Image: picture-alliance/dpa/J. Brady

"The Sun" splashed the story across its Saturday front page, with a still photograph showing the queen as a young girl with her right hand in the air.

The picture came from newly unearthed black-and-white film footage taken on the royal family's Balmoral estate in Scotland between 1933 and 1934. The film shows the future monarch, in the middle of the group, briefly raising her hand aloft three times.

The newspaper ran a still photo of the scene under the headline "Their Royal Heilnesses."

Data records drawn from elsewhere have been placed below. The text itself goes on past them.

File: src/rtl/vga_text_pkg.sv
// vga_text_pkg: grid geometry, character codes, control-word layout and FSM types for vga_text_writer.
package vga_text_pkg;
    localparam int COLS = 32;
    localparam int ROWS = 16;
    localparam int PAD_W = 16;
    localparam logic [7:0] CH_LF = 8'h0A;
    localparam logic [7:0] CH_CR = 8'h0D;
    localparam logic [7:0] CH_BS = 8'h08;
    localparam logic [7:0] CH_FF = 8'h0C;
    localparam logic [7:0] CH_SPACE = 8'h20;
    localparam logic [7:0] CH_PRINT_LO = 8'h20;
    localparam logic [7:0] CH_PRINT_HI = 8'h7E;
    localparam int FONT_LSB = 0;
    localparam int COLOR_LSB = 7;
    typedef enum logic [1:0] {IDLE, WRITE, CLR_ROW, CLR_SCR} vga_text_state_t;
    typedef enum logic [2:0] {OP_NONE, OP_INC, OP_NL, OP_CR, OP_BS, OP_HOME} cur_op_t;
    function automatic logic [31:0] mk_ctrl(input logic [8:0] color, input logic [6:0] font);
        return {{PAD_W{1'b0}}, 16'(color) << (COLOR_LSB - 7), 7'h0} | (32'(font) << FONT_LSB);
    endfunction
endpackage

File: src/rtl/vga_text_writer_if.sv
// vga_text_writer_if: character byte stream in, single-cycle text-buffer write port out.
interface vga_text_writer_if;
    logic        in_valid;
    logic        in_ready;
    logic [7:0]  in_data;
    logic [8:0]  in_color;
    logic [3:0]  vga_addr_v;
    logic [4:0]  vga_addr_h;
    logic [31:0] vga_ctrl;
    logic        vga_ctrl_en;
    modport slave (input in_valid, in_data, in_color, output in_ready, vga_addr_v, vga_addr_h, vga_ctrl, vga_ctrl_en);
    modport master (output in_valid, in_data, in_color, input in_ready, vga_addr_v, vga_addr_h, vga_ctrl, vga_ctrl_en);
endinterface

File: src/rtl/vga_text_cursor.sv
// vga_text_cursor: row/column cursor with increment, newline, CR, backspace and home; both counters wrap modulo width.
module vga_text_cursor
    import vga_text_pkg::*;
(
    input  logic       clk,
    input  logic       rst,
    input  cur_op_t    op,
    output logic [3:0] cur_v,
    output logic [4:0] cur_h,
    output logic       at_eol
);
    logic [3:0] v_q, v_d;
    logic [4:0] h_q, h_d;
    assign at_eol = h_q == 5'(COLS - 1);
    assign cur_v = v_q;
    assign cur_h = h_q;
    always_comb begin
        v_d = v_q;
        h_d = h_q;
        case (op)
            OP_INC: begin
                v_d = at_eol ? v_q + 4'd1 : v_q;
                h_d = h_q + 5'd1;
            end
            OP_NL: begin
                v_d = v_q + 4'd1;
                h_d = 5'd0;
            end
            OP_CR: h_d = 5'd0;
            OP_BS: h_d = h_q - 5'd1;
            OP_HOME: begin
                v_d = 4'd0;
                h_d = 5'd0;
            end
            default: ;
        endcase
    end
    always_ff @(posedge clk) begin
        if (rst) begin
            v_q <= 4'd0;
            h_q <= 5'd0;
        end else begin
            v_q <= v_d;
            h_q <= h_d;
        end
    end
endmodule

The film also shows a carefree Elizabeth playing with one of her beloved corgi dogs and dancing excitedly. The late queen mother and the queen's late younger sister, Margaret, also appear to be doing the salute, with the group apparently encouraged by the queen's uncle, the future King Edward VIII.

A royal source insisted that - given her tender years - the queen would have been "entirely innocent of attaching any meaning to these gestures."

"It is disappointing that film shot eight decades ago and apparently from HM's (her majesty's) personal family archive has been obtained and exploited in this manner," a spokesman for Buckingham Palace said in a statement.

King for a fascist Britain?

The nature of Edward's links to the Nazis is a source of debate, and he is often accused of being sympathetic to Adolf Hitler and his regime. He abdicated the throne in 1936 - having controversially opted to marry US divorcee Wallis Simpson - and met Hitler the following year in Germany.

Some historians have even suggested that, had Hitler's plan to invade England been successful, the dictator was prepared to reinstate Edward as king in the hope of establishing a fascist Britain

"The Sun" defended its decision to publish the pictures, saying that they offered "a fascinating insight into the warped prejudices of Edward VIII."

"We publish them today knowing they do not reflect badly on our queen, her late sister or mother in any way," it added.

'Service and dedication'

During World War II, the queen trained as a driver and mechanic in the Women's Auxiliary Territorial Service and became an honorary junior commander.

"The queen and her family's service and dedication to the welfare of this nation during the war and the 63 years the queen has spent building relations between nations and peoples speaks for itself," a royal source told the AFP news agency.

The monarch paid a state visit to Germany last month during which she went for the first time to a former Nazi camp, Bergen-Belsen, where some 52,000 people died.

"The Sun" - Britain's top-selling newspaper - is no stranger to printing stories that the royals might prefer to keep under wraps. In 2005, the paper published a photograph of Prince Harry wearing a swastika armband to a fancy dress party. The fifth-in-line to the throne later apologized.